Records drawn from a dataset
*** Begin section ***

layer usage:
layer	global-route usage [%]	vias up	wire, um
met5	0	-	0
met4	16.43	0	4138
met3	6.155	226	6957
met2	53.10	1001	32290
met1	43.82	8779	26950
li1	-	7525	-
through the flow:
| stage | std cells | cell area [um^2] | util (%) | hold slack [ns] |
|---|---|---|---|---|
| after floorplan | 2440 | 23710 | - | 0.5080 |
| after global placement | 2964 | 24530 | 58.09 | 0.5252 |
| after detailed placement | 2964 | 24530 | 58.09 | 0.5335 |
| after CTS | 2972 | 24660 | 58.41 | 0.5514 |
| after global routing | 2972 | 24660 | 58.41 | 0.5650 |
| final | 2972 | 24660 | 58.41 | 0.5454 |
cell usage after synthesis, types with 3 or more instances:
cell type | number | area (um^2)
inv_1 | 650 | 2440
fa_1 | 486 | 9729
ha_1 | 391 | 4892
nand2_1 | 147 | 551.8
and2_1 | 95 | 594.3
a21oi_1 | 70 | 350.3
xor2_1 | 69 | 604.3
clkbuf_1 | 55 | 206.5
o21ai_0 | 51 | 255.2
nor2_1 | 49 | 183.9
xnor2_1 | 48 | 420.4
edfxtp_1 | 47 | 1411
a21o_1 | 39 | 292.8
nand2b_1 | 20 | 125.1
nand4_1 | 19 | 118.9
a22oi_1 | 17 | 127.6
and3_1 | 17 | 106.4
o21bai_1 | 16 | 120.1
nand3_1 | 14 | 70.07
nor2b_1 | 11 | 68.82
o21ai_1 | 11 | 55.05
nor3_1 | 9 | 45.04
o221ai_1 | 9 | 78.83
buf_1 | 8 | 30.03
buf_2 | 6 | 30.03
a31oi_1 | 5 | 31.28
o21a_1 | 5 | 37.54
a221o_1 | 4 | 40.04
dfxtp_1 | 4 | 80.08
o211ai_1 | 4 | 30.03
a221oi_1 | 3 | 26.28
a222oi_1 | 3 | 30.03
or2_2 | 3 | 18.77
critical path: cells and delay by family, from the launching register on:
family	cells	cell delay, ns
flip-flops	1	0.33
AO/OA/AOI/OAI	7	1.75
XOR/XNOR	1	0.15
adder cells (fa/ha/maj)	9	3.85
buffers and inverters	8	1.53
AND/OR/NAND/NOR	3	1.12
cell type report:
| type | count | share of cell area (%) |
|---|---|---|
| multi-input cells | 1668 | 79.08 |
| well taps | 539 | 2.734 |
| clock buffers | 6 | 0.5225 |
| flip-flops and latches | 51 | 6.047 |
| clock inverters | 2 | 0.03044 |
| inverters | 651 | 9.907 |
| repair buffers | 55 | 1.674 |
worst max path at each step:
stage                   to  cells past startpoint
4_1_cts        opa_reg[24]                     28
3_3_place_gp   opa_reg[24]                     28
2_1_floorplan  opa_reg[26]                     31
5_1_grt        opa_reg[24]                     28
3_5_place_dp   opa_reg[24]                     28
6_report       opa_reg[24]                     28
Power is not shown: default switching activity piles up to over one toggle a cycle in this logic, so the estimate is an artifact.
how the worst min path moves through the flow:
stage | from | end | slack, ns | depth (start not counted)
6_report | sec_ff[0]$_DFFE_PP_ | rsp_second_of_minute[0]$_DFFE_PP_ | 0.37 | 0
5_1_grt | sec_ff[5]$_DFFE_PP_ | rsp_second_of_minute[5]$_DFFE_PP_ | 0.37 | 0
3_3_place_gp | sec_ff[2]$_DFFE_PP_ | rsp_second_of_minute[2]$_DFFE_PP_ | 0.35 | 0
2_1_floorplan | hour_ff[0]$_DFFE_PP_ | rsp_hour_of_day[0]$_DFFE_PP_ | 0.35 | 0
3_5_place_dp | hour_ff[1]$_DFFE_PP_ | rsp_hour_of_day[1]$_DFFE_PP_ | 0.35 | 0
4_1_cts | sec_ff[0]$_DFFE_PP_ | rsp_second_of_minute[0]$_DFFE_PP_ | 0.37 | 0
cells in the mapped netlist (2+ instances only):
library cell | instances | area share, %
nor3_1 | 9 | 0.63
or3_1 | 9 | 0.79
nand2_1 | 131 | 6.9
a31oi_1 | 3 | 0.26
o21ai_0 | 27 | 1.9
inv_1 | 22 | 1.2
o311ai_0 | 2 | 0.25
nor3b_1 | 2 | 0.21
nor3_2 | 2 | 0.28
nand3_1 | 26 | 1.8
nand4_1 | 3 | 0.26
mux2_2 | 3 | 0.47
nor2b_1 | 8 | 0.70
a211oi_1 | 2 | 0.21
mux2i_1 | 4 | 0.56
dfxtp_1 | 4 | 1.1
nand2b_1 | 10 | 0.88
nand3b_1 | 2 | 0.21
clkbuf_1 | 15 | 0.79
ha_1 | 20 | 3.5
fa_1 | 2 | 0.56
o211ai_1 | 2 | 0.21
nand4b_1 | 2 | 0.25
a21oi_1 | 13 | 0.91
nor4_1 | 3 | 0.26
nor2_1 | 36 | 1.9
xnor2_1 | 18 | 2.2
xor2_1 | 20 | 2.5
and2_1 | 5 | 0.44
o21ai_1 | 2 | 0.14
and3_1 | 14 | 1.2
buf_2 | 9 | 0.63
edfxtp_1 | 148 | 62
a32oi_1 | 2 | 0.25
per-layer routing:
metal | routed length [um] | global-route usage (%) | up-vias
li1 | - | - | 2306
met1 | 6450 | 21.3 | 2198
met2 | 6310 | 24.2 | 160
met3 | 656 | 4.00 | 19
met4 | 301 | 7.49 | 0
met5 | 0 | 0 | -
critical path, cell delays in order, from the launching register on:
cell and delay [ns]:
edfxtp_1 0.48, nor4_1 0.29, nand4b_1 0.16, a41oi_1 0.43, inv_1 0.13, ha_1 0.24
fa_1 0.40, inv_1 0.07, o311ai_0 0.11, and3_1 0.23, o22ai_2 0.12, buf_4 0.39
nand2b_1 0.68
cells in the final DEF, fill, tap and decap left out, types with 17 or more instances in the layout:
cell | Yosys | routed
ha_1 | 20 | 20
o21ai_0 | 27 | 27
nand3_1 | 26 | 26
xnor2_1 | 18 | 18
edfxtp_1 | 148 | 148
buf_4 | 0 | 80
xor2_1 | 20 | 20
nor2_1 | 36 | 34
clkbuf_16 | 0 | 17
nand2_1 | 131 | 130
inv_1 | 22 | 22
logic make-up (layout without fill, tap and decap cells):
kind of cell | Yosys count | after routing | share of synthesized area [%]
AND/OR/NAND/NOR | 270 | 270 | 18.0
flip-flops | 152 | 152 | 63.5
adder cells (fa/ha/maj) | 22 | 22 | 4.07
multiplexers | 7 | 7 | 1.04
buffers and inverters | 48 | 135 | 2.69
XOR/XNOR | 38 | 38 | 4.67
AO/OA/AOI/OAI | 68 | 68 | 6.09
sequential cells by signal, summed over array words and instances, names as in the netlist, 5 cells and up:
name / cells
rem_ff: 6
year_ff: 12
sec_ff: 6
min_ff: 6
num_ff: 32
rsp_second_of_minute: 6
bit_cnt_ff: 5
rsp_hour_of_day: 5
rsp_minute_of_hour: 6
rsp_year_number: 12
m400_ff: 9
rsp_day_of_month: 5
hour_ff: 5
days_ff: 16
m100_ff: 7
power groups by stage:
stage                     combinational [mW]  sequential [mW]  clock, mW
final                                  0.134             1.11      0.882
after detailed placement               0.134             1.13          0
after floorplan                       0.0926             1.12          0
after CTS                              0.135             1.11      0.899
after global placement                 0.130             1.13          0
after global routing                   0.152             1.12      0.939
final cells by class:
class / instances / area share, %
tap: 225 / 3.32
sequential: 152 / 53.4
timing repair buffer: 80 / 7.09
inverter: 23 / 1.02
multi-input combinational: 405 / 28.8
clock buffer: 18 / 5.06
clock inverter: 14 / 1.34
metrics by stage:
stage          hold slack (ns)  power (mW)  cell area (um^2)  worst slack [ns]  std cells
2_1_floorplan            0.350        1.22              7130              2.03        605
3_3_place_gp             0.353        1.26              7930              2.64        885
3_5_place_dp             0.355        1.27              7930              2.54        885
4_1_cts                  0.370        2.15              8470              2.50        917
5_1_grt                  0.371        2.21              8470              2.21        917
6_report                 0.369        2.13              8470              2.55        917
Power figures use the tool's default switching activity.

*** End section ***

● **Task goal**: Among the lines above, repeat exactly those from the line with "58.41 | 0.5514 |" to the line with "nand2b_1 | 20 | 125.1", counting both ends.

● **Your solution**:
| after CTS | 2972 | 24660 | 58.41 | 0.5514 |
| after global routing | 2972 | 24660 | 58.41 | 0.5650 |
| final | 2972 | 24660 | 58.41 | 0.5454 |
cell usage after synthesis, types with 3 or more instances:
cell type | number | area (um^2)
inv_1 | 650 | 2440
fa_1 | 486 | 9729
ha_1 | 391 | 4892
nand2_1 | 147 | 551.8
and2_1 | 95 | 594.3
a21oi_1 | 70 | 350.3
xor2_1 | 69 | 604.3
clkbuf_1 | 55 | 206.5
o21ai_0 | 51 | 255.2
nor2_1 | 49 | 183.9
xnor2_1 | 48 | 420.4
edfxtp_1 | 47 | 1411
a21o_1 | 39 | 292.8
nand2b_1 | 20 | 125.1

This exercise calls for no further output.